To avoid the trap of the slick app that has no marketability (as discussed in the challenges above) your new open banking products should build on your existing product strategy. Ross Republic has created a strategy canvas to help avoid this pitfall. 

open banking strategy canvas

On this canvas, the customer is the focus of the blocks on the right-hand side and the back-end is the focus of the blocks on the left hand side.  Notice that you start with customer and key business objectives and then bring them into alignment. Then you can freely ideate the products and services that can be built around the data. 

Open Banking and the Future

What does open banking mean for the future? It depends on how the implementation shakes out. In one scenario, everyone complies, and no one innovates. This seems unlikely given the new products already reaching the market. 

What’s more likely is that tech giants will arise and may even displace the role of banks in the economy. Imagine an economy where tech giants like Amazon or Alibaba leverage their size to get into the lending business. Apple might cut the need for a debit or credit card to be associated with ApplePay. Your paycheck might be directly deposited to a yet to be invented Google cash in the future. For banks, they will need to create their own digital strategy or be disrupted out of the marketplace. Hard to believe, but who thought printers would one day be able to order their own ink?

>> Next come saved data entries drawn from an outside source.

<file path="src/rtl/pmul_pkg.sv">
// Shared constants and operation encodings for the packed multiply unit.
// Assumes a datapath that is a whole multiple of the 16-bit lane width.
package pmul_pkg;

    localparam int unsigned PM_DATA_W = 64;
    localparam int unsigned PM_LANE_W = 16;

    typedef enum logic [3:0] {
        OP_MULLO_S = 4'd0,
        OP_MULHI_S = 4'd1,
        OP_MULLO_U = 4'd2,
        OP_MULHI_U = 4'd3,
        OP_PAIR_S  = 4'd4,
        OP_PAIR_U  = 4'd5,
        OP_MACC_S  = 4'd6,
        OP_MACC_U  = 4'd7,
        OP_SAD_B   = 4'd8,
        OP_SAD_H   = 4'd9
    } pmul_op_e;

    localparam logic [3:0] OP_LAST = 4'd9;

endpackage

</file>
<file path="src/rtl/pmul_lane_mult.sv">
// One multiplier lane: W x W product with a signed/unsigned mode.
// Each operand is widened by one bit (sign or zero), so a single signed
// multiplier covers both modes. The output carries two guard bits.
// Assumes the caller picks which product bits to keep.
module pmul_lane_mult #(
    parameter int unsigned W = 16
) (
    input  logic [W-1:0]          x,
    input  logic [W-1:0]          y,
    input  logic                  sgn,
    output logic signed [2*W+1:0] prod
);
    localparam int unsigned PW = 2 * W + 2;

    logic signed [PW-1:0] x_ext;
    logic signed [PW-1:0] y_ext;

    // Widen both operands according to the mode, then multiply.
    always_comb begin
        x_ext = {{(PW - W){sgn & x[W-1]}}, x};
        y_ext = {{(PW - W){sgn & y[W-1]}}, y};
        prod  = x_ext * y_ext;
    end

endmodule

</file>
<file path="src/rtl/pmul_absdiff_sum.sv">
// Sum of absolute differences over LANES unsigned lanes of width LW.
// The sum is wide enough that it never wraps.
// Assumes both vectors are packed lane 0 in the low bits.
module pmul_absdiff_sum #(
    parameter int unsigned LW    = 8,
    parameter int unsigned LANES = 8,
    parameter int unsigned SUM_W = LW + $clog2(LANES)
) (
    input  logic [LW*LANES-1:0] a,
    input  logic [LW*LANES-1:0] b,
    output logic [SUM_W-1:0]    sum
);
    // Form each lane difference in the non-wrapping direction and accumulate.
    always_comb begin
        logic [LW-1:0] da;
        logic [LW-1:0] db;
        logic [LW-1:0] d;
        sum = '0;
        for (int i = 0; i < int'(LANES); i++) begin
            da  = a[i*LW +: LW];
            db  = b[i*LW +: LW];
            d   = (da > db) ? (da - db) : (db - da);
            sum = sum + SUM_W'(d);
        end
    end

endmodule

</file>
<file path="src/rtl/pmul_sad_unit.sv">
// Packed multiply / absolute-difference unit, top level.
// Operands and operation code are captured when in_valid is high. The result
// is formed from the captured copy and shown with out_valid one cycle later.
// It stays unchanged until the next capture.
// Assumes DATA_W is a multiple of 2*LANE_W and LANE_W is even.
module pmul_sad_unit
    import pmul_pkg::*;
#(
    parameter int unsigned DATA_W = PM_DATA_W,
    parameter int unsigned LANE_W = PM_LANE_W
) (
    input  logic              clk,
    input  logic              rst_n,
    input  logic              in_valid,
    input  logic [3:0]        op_code,
    input  logic [DATA_W-1:0] src_a,
    input  logic [DATA_W-1:0] src_b,
    output logic              out_valid,
    output logic [DATA_W-1:0] result
);
    localparam int unsigned LANES   = DATA_W / LANE_W;
    localparam int unsigned PAIRS   = LANES / 2;
    localparam int unsigned PROD_W  = 2 * LANE_W + 2;
    localparam int unsigned KEEP_W  = 2 * LANE_W;
    localparam int unsigned MACC_W  = PROD_W + $clog2(LANES);
    localparam int unsigned BYTE_W  = LANE_W / 2;
    localparam int unsigned BLANES  = DATA_W / BYTE_W;
    localparam int unsigned SADB_W  = BYTE_W + $clog2(BLANES);
    localparam int unsigned SADH_W  = LANE_W + $clog2(LANES);

    logic [DATA_W-1:0]        a_q;
    logic [DATA_W-1:0]        b_q;
    logic [3:0]               op_q;
    logic                     vld_q;
    logic                     sgn;
    logic signed [PROD_W-1:0] prod [LANES];
    logic [MACC_W-1:0]        macc;
    logic [SADB_W-1:0]        sad_b;
    logic [SADH_W-1:0]        sad_h;

    // Valid pipeline bit, cleared by reset.
    always_ff @(posedge clk) begin
        if (!rst_n) vld_q <= 1'b0;
        else        vld_q <= in_valid;
    end

    // Operand and operation capture on the strobe.
    always_ff @(posedge clk) begin
        if (!rst_n) begin
            a_q  <= '0;
            b_q  <= '0;
            op_q <= '0;
        end else if (in_valid) begin
            a_q  <= src_a;
            b_q  <= src_b;
            op_q <= op_code;
        end
    end

    // Signed mode for the shared multiplier lanes.
    always_comb begin
        sgn = (op_q == OP_MULLO_S) || (op_q == OP_MULHI_S) ||
              (op_q == OP_PAIR_S)  || (op_q == OP_MACC_S);
    end

    generate
        for (genvar g = 0; g < int'(LANES); g++) begin : g_lane
            pmul_lane_mult #(.W(LANE_W)) mult_i (
                .x    (a_q[g*LANE_W +: LANE_W]),
                .y    (b_q[g*LANE_W +: LANE_W]),
                .sgn  (sgn),
                .prod (prod[g])
            );
        end
    endgenerate

    pmul_absdiff_sum #(.LW(BYTE_W), .LANES(BLANES), .SUM_W(SADB_W)) sadb_i (
        .a   (a_q),
        .b   (b_q),
        .sum (sad_b)
    );

    pmul_absdiff_sum #(.LW(LANE_W), .LANES(LANES), .SUM_W(SADH_W)) sadh_i (
        .a   (a_q),
        .b   (b_q),
        .sum (sad_h)
    );

    // Full-precision reduction of all lane products (sign carried through).
    always_comb begin
        macc = '0;
        for (int i = 0; i < int'(LANES); i++) begin
            macc = macc + {{(MACC_W - PROD_W){prod[i][PROD_W-1]}}, prod[i]};
        end
    end

    // Result selection by the captured operation code.
    always_comb begin
        result = '0;
        case (op_q)
            OP_MULLO_S, OP_MULLO_U: begin
                for (int i = 0; i < int'(LANES); i++)
                    result[i*LANE_W +: LANE_W] = prod[i][LANE_W-1:0];
            end
            OP_MULHI_S, OP_MULHI_U: begin
                for (int i = 0; i < int'(LANES); i++)
                    result[i*LANE_W +: LANE_W] = prod[i][KEEP_W-1:LANE_W];
            end
            OP_PAIR_S, OP_PAIR_U: begin
                for (int j = 0; j < int'(PAIRS); j++)
                    result[j*KEEP_W +: KEEP_W] = prod[2*j][KEEP_W-1:0] +
                                                 prod[2*j+1][KEEP_W-1:0];
            end
            OP_MACC_S, OP_MACC_U: begin
                result = {{(DATA_W - MACC_W){macc[MACC_W-1]}}, macc};
            end
            OP_SAD_B: result = DATA_W'(sad_b);
            OP_SAD_H: result = DATA_W'(sad_h);
            default:  result = '0;
        endcase
    end

    assign out_valid = vld_q;

    // a capture yields exactly one valid cycle.
    a_r1_valid_follows: assert property (@(posedge clk) disable iff (!rst_n)
        in_valid |=> out_valid);
    // no capture, no valid.
    a_r1_valid_drops: assert property (@(posedge clk) disable iff (!rst_n)
        !in_valid |=> !out_valid);
    // result holds between captures.
    a_r1_result_hold: assert property (@(posedge clk) disable iff (!rst_n)
        !in_valid |=> $stable(result));
    // reset clears the valid flag.
    a_r2_reset_clear: assert property (@(posedge clk)
        !rst_n |=> !out_valid);
    // unsigned reduction never reaches the upper bits.
    a_r7_maccu_zext: assert property (@(posedge clk) disable iff (!rst_n)
        (out_valid && op_q == OP_MACC_U) |-> (result[DATA_W-1:MACC_W] == '0));
    // byte absolute-difference sum stays in range.
    a_r8_sadb_range: assert property (@(posedge clk) disable iff (!rst_n)
        (out_valid && op_q == OP_SAD_B) |-> (result[DATA_W-1:SADB_W] == '0));
    // halfword absolute-difference sum stays in range.
    a_r9_sadh_range: assert property (@(posedge clk) disable iff (!rst_n)
        (out_valid && op_q == OP_SAD_H) |-> (result[DATA_W-1:SADH_W] == '0));
    // unused codes give zero.
    a_r10_unused_zero: assert property (@(posedge clk) disable iff (!rst_n)
        (out_valid && op_q > OP_LAST) |-> (result == '0));

endmodule

</file>
<file path="config.mk">
export PLATFORM = sky130hd
export DESIGN_NAME = pmul_sad_unit
export DESIGN_NICKNAME = d
export VERILOG_FILES = /design/src/rtl/pmul_pkg.sv /design/src/rtl/pmul_lane_mult.sv /design/src/rtl/pmul_absdiff_sum.sv /design/src/rtl/pmul_sad_unit.sv
export SDC_FILE = /design/constraint.sdc
export NUM_CORES = 2
export LEC_CHECK = 0
export ABC_AREA = 0
export ABC_CLOCK_PERIOD_IN_PS = 20600
export BUFFER_PORTS_ARGS = -buffer_cell sky130_fd_sc_hd__buf_2
export CAP_MARGIN = 20
export CELL_PAD_IN_SITES_DETAIL_PLACEMENT = 0
export CELL_PAD_IN_SITES_GLOBAL_PLACEMENT = 1
export CORE_MARGIN = 5
export CORE_UTILIZATION = 56
export CTS_BUF_LIST = sky130_fd_sc_hd__clkbuf_8
export DETAILED_ROUTE_END_ITERATION = 7
export PLACE_DENSITY_LB_ADDON = 0.1
export REMOVE_ABC_BUFFERS = 1
export SLEW_MARGIN = 20
export SYNTH_ARGS = -nofsm -noshare
export SYNTH_HDL_FRONTEND = slang
export SYNTH_SLANG_ARGS = --single-unit
export TNS_END_PERCENT = 30
</file>
<file path="constraint.sdc">
create_clock -name clk -period 20.6 [get_ports clk]
set_input_delay 2.06 -clock clk [delete_from_list [all_inputs] [get_ports clk]]
set_output_delay 2.06 -clock clk [all_outputs]
set_load 0.02 [all_outputs]
</file>
# --- After elaboration in Yosys (flattened, before gate mapping) ---
# Index checks and enable logic that the tools add are counted.
totals:
  ff_bits: 133
  latch_bits: 0
  mem_bits_rw: 0
  romBits: 0
  input_bits: 135
  elab_cells: 97
  memories: 0
op_classes:
  n_addsub: 39
  multipliers: 4
  div_mod_pow: 0
  magnitude_cmp: 12
  n_eq_ne: 9
  shift: 0
  mux: 13
  bitwise: 8
  n_reduce_logical: 8
ops:
  columns: ["operator", "count"]
  rows:
  - ["$pmux W64 S6", 1]
  - ["$mul A17 B17 Y34", 4]
  - ["$sub A16 B16 Y16", 8]
  - ["$sub A8 B8 Y8", 16]
  - ["$add A11 B8 Y11", 6]
  - ["$add A32 B32 Y32", 2]
  - ["$gt A16 B16 Y1", 4]
  - ["$gt A8 B8 Y1", 8]
  - ["$mux W16", 4]
  - ["$mux W8", 8]
  - ["$add A18 B16 Y18", 2]
  - ["$add A35 B34 Y36", 1]
  - ["$add A36 B36 Y36", 1]
  - ["$add A34 B34 Y35", 1]
  - ["$add A16 B16 Y17", 1]
  - ["$eq A4 B3 Y1 const B", 4]
  - ["$add A8 B8 Y9", 1]
  - ["$and A1 B1 Y1", 8]
  - ["$eq A4 B2 Y1 const B", 2]
  - ["$eq A4 B4 Y1 const B", 2]
  - ["$reduce_or A2 Y1", 4]
  - ["$eq A4 B1 Y1 const B", 1]
  - ["$logic_not A4 Y1", 1]
  - ["$logic_or A1 B1 Y1", 3]

# --- Longest topological paths before layout ---
depth:
  ltp_word: 10
  mapped_depth: 44
  ltp_nobuf: 39

# --- Hierarchy ---
# A second synthesis with hierarchy kept.
unflattened:
  cells_unflattened: 8302
  hier_area_um2: 71533.6
by_module_without_submodules:
  columns: ["mod", "n_inst", "cells_per_inst", "area_each_um2", "seq_area_each_um2"]
  rows:
  - ["pmul_sad_unit", 1, 1548, 13211.4, 2662.6]
  - ["pmul_lane_mult (g_lane[0].mult_i)", 1, 1235, 11044.3, 0.0]
  - ["pmul_lane_mult (g_lane[2].mult_i)", 1, 1201, 10940.5, 0.0]
  - ["pmul_lane_mult (g_lane[1].mult_i)", 1, 1187, 10876.7, 0.0]
  - ["pmul_lane_mult (g_lane[3].mult_i)", 1, 1191, 10865.4, 0.0]
  - ["pmul_absdiff_sum (sadh_i)", 1, 1071, 7748.7, 0.0]
  - ["pmul_absdiff_sum (sadb_i)", 1, 869, 6846.6, 0.0]

# --- Least setup slack after synthesis ---
# OpenSTA, ideal clock, no wires.
synth_path:
  kind: "reg-to-output"
  startpoint: "reg b_q[5]"
  endpoint: "out result[34]"
  arrival_time_ns: 9.576
  required_time_ns: 18.540
  slack_ns: 8.964
  stages_incl_launch_ff: 39
  path_cell_list: "dfxtp_1 clkbuf_1 clkbuf_1 nand2_1 fa_1 inv_1 fa_1 inv_1 fa_1 inv_1 fa_1 inv_1 fa_1 inv_1 fa_1 ha_1 a21o_1 a21oi_1 (+3 left out) a21o_1 a31o_2 a21oi_1 mux2i_1 nand2_1 fa_1 fa_1 ha_1 a21o_1 a21oi_1 nor2b_1 a311o_1 a221o_1 a41o_1 a31oi_4 o21ai_1 mux2i_1 o211ai_1"
synth_via:
  elab_chain_len: 5
synth_lines:
  columns: ["item", "line_no", "rtl"]
  rows:
  - ["start, declared", "pmul_sad_unit.sv:32", "logic [DATA_W-1:0] b_q;"]
  - ["start signal, assigned", "pmul_sad_unit.sv:55", "b_q <= src_b;"]
  - ["$mul A17 B17 Y34", "pmul_lane_mult.sv:22", "prod = x_ext * y_ext;"]
  - ["$add A34 B34 Y35", "pmul_sad_unit.sv:93", "macc = macc + {{(MACC_W - PROD_W){prod[i][PROD_W-1]}}, prod[i]};"]
  - ["$add A35 B34 Y36", "pmul_sad_unit.sv:93", null]
  - ["$add A36 B36 Y36", "pmul_sad_unit.sv:93", null]
  - ["$pmux W64 S6", "pmul_sad_unit.sv:100", "case (op_q)"]
  - ["end, declared", "pmul_sad_unit.sv:19", "output logic [DATA_W-1:0] result"]
# No other way between the ends.

# --- Worst setup path after layout ---
layout_path:
  startpoint: "reg op_q[2]"
  endpoint: "out result[44]"
layout_via:
  elab_chain_len: 10
  word_cells_on_any_way: 33
  cone_classes: "add/sub: 3; mul: 4; eq/ne: 9; mux: 1; bitwise: 8; reduce/logical: 8"
layout_lines:
  columns: ["item", "line_no", "rtl"]
  rows:
  - ["start, declared", "pmul_sad_unit.sv:33", "logic [3:0] op_q;"]
  - ["start signal, assigned", "pmul_sad_unit.sv:56", "op_q <= op_code;"]
  - ["$eq A4 B1 Y1 / $logic_not A4 Y1 (equally long branches)", "pmul_sad_unit.sv:62, pmul_sad_unit.sv:100", null]
  - ["$logic_or A1 B1 Y1 (2 in series)", "pmul_sad_unit.sv:62", "sgn = (op_q == OP_MULLO_S) || (op_q == OP_MULHI_S) ||"]
  - ["$logic_or A1 B1 Y1", "pmul_sad_unit.sv:63", "(op_q == OP_PAIR_S) || (op_q == OP_MACC_S);"]
  - ["$and A1 B1 Y1 (on tied branches)", "pmul_lane_mult.sv:20, pmul_lane_mult.sv:21", null]
  - ["$mul A17 B17 Y34", "pmul_lane_mult.sv:22", null]
  - ["$add A34 B34 Y35", "pmul_sad_unit.sv:93", null]
  - ["$add A35 B34 Y36", "pmul_sad_unit.sv:93", null]
  - ["$add A36 B36 Y36", "pmul_sad_unit.sv:93", null]
  - ["$pmux W64 S6 *", "pmul_sad_unit.sv:100", null]
# Mark *: on every way between the ends. The rest lies on a longest branch, timed or not.

==> out/qor.csv <==
metric;value;unit
met3 WL post-DR;17.8;mm
first-pass GRT wire length;335;mm
area delta synth->final;4.35;%
Worst slew margin;17.4;%
Detail Route met2 WL;98.0;mm
Post-DRT Antenna Nets;0;
CTS max path bufs;2;
final layout net count;9847;
Most common cell on crit path;fa_1;
syn avg cell area;8.63;um2
#FFs+latches synth;133;
Synth warnings;0;
detailed-route wire length;217;mm
vias in the first global route;55700;
total global routing overflow;0;
CTS Sinks;133;
Ports;200;
max incr delay on CP;710;ps
Core ar.;118000;um2
CTS tree;done;
sw power;0.00501;W
Flop pwr share;4.0;%
critical path fanouts, max;29;
cts bufs inserted;17;
switching share of power;59.0;%
Startpoint Class;flip-flop;
Post-synth EDFFs;0;
final worst path period share;72.8;%
Tmin final;15010;ps
Gate Count Post-Synth;7690;
combinational power share;92.7;%
sequential share of the synthesized area;4.01;%
Starting Density;56.3;%
RSZ-0062 raised after global routing;no;
CTS clk-pin slew, worst paths;110;ps
Post-synth ARST share;0;%
Iteration-0 DRC Markers;4532;
cell leakage power;33.8;nW
Worst Setup Path Type;flip-flop to primary output;
initial antenna violation count;19;
layout cells sized above 1;5.47;%
Hold Crit Class;flip-flop to flip-flop;
Port-buffer cells;199;
Post-CTS Resized;0;
clk_skew;0;ps
CTS Hold Buffers Added;0;
H-Tree Depth;4;
Detailed Routing Iterations Pass 1;6;
die height;354;um
total of max-cap violations;0;
CP Capture Type;primary output;
vias post-DR;53600;
Max Clock Freq;66.6;MHz
outcome;complete, no violations;
Die X;354;um
Arrival @ worst endpoint;12950;ps
Setup violations, final;0;
HPWL Detailed;181;mm
Synth Flop Type;dfxtp_1;
Worst-Skew Late Latency;630;ps
Distinct cells, synth;101;
pwr/cell area;122;nW/um2
Min Hold Slack;526;ps
gpl congestion;0.997;
routed vias/inst;5.80;
Final Hold Fails;0;
VDD IR max;417;uV
CP max stage cell;xnor2_1;
setup bufs post-CTS;0;
TNS Setup;0;ps
largest net degree at the start of global routing;69;
Clk pwr share;3.3;%
WL/cell;23.5;um
DIE AREA;126000;um2
GRT Util Overall;35.1;%
Max Slew Vio Count;0;
Mapped Area;66400;um2
Root Driver;clkbuf_8;
drt drc;0;
WL met1;92.9;mm
worst slew pin tran;1240;ps
row count;126;
Top Metal Used;met5;
P_int;0.00348;W
Worst EP required;18540;ps
==> stage by stage <==
stage | area (um2) | utilization [%] | power (W) | std cells | setup slack (ps)
after floorplan | 65200 | - | 0.00587 | 7389 | 7770
after global placement | 68800 | 58.4 | 0.00790 | 9212 | 6780
after detailed placement | 68800 | 58.4 | 0.00798 | 9212 | 6490
after CTS | 69200 | 58.7 | 0.00833 | 9244 | 5720
after global routing | 69300 | 58.7 | 0.00925 | 9249 | 5110
final | 69300 | 58.7 | 0.00848 | 9253 | 5590
==> worst max-delay path: cells and delay by family, from the launching register on <==
| kind | cells | cell delay [ps] |
|---|---|---|
| AOI/OAI and AO/OA | 11 | 2210 |
| xor gates and xnor gates | 1 | 710 |
| adders and majority gates | 10 | 4750 |
| buffers and inverters | 7 | 1430 |
| DFF | 1 | 420 |
| and+or+nand+nor | 9 | 2650 |
==> cell usage after synthesis (10+ instances only) <==
cell | number | share of area (%)
o22ai_1 | 17 | 0.16
ha_1 | 689 | 13
and3_1 | 58 | 0.55
inv_1 | 1676 | 9.5
a21oi_1 | 306 | 2.3
o21a_1 | 30 | 0.34
o211ai_1 | 40 | 0.45
or2_2 | 10 | 0.094
a21o_1 | 137 | 1.5
nand2b_1 | 38 | 0.36
buf_2 | 19 | 0.14
nor2_1 | 628 | 3.6
and2_1 | 43 | 0.41
nand2_1 | 738 | 4.2
a221oi_1 | 12 | 0.16
dfxtp_1 | 133 | 4.0
a21boi_0 | 12 | 0.14
a222oi_1 | 15 | 0.23
or3_1 | 13 | 0.12
clkinv_1 | 33 | 0.19
o21bai_1 | 70 | 0.79
clkbuf_1 | 236 | 1.3
xnor2_1 | 233 | 3.1
o31ai_1 | 15 | 0.17
nor3_1 | 39 | 0.29
o21ai_1 | 18 | 0.14
mux2i_1 | 212 | 3.2
nand3_1 | 53 | 0.40
nand4_1 | 34 | 0.32
nor2b_1 | 169 | 1.6
a22oi_1 | 28 | 0.32
buf_1 | 37 | 0.21
o21ai_0 | 161 | 1.2
xor2_1 | 122 | 1.6
a31oi_1 | 39 | 0.37
fa_1 | 1328 | 40
mux2_2 | 36 | 0.61
a211oi_1 | 28 | 0.32
o221ai_1 | 15 | 0.20
==> kinds of logic (layout without fill, tap and decap cells) <==
family                     after synthesis  count (layout)  share of synthesized area [%]
buffers and inverters                 2015            2033                           11.5
xor gates and xnor gates               355             355                           4.68
adders and majority gates             2017            2017                           53.0
AOI/OAI and AO/OA                     1057            1057                           10.6
and+or+nand+nor                       1864            1864                           12.3
DFF                                    133             133                           4.01
muxes                                  249             249                           3.83
other                                    0               9                              0
==> cell type report <==
cell class | instances | area (um2)
Clock buffer | 17 | 234
Timing Repair Buffer | 287 | 1670
Multi-Input combinational cell | 5542 | 56200
Antenna cell | 9 | 22.5
Fill cell | 10900 | 48700
Inverter | 1714 | 6430
Sequential cell | 133 | 2660
Clock inverter | 15 | 168
Tap cell | 1536 | 1920
==> worst paths after layout <==
| kind | startpoint | to | slack [ps] | cells after the start |
|---|---|---|---|---|
| max reg2reg | b_q[25] | b_q[25] | 19150 | 2 |
| max | op_q[2] | result[44] | 5590 | 38 |
| min | b_q[19] | b_q[19] | 530 | 2 |
| min reg2reg | b_q[19] | b_q[19] | 530 | 2 |
==> sequential cells by signal, summed over array words and instances (netlist names) <==
name and cells:
out_valid 1, a_q 64, op_q 4, b_q 64
==> power by group through the flow <==
stage	clock network (W)	logic, W	registers [W]
5_1_grt	0.000292	0.00861	0.000340
3_5_place_dp	0	0.00764	0.000343
4_1_cts	0.000284	0.00771	0.000337
3_3_place_gp	0	0.00756	0.000342
2_1_floorplan	0	0.00556	0.000316
6_report	0.000277	0.00787	0.000339
==> cell usage in the layout, fill, tap and decap left out, drive strengths merged, types with 53 or more instances in the layout <==
master     n
o21ai    181
a21oi    312
nor2     628
buf      286
o21bai    71
nor2b    169
nand3     53
and3      58
ha       689
a21o     137
mux2i    212
dfxtp    133
nand2    739
xnor2    233
xor2     122
inv     1686
fa      1328
==> per-layer routing <==
| layer | GRT usage, % | up-vias |
|---|---|---|
| li1 | - | 23800 |
| met1 | 49.5 | 27300 |
| met2 | 55.2 | 2124 |
| met5 | 0 | - |
| met3 | 6.03 | 396 |
| met4 | 12.0 | 2 |
No activity file was read; power rests on OpenSTA's default activity.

Of course, banks might fully embrace technology and become the tech giants. They may build their own payment networks and integrate directly with large retailers. Or retailers might embrace acting as their own PISPs and turn the tables on the banks.

One thing we know for sure is that the idea of open banking and the implementation of open banking will certainly impact how business is transacted. It’s an issue to continue to watch now and in the future.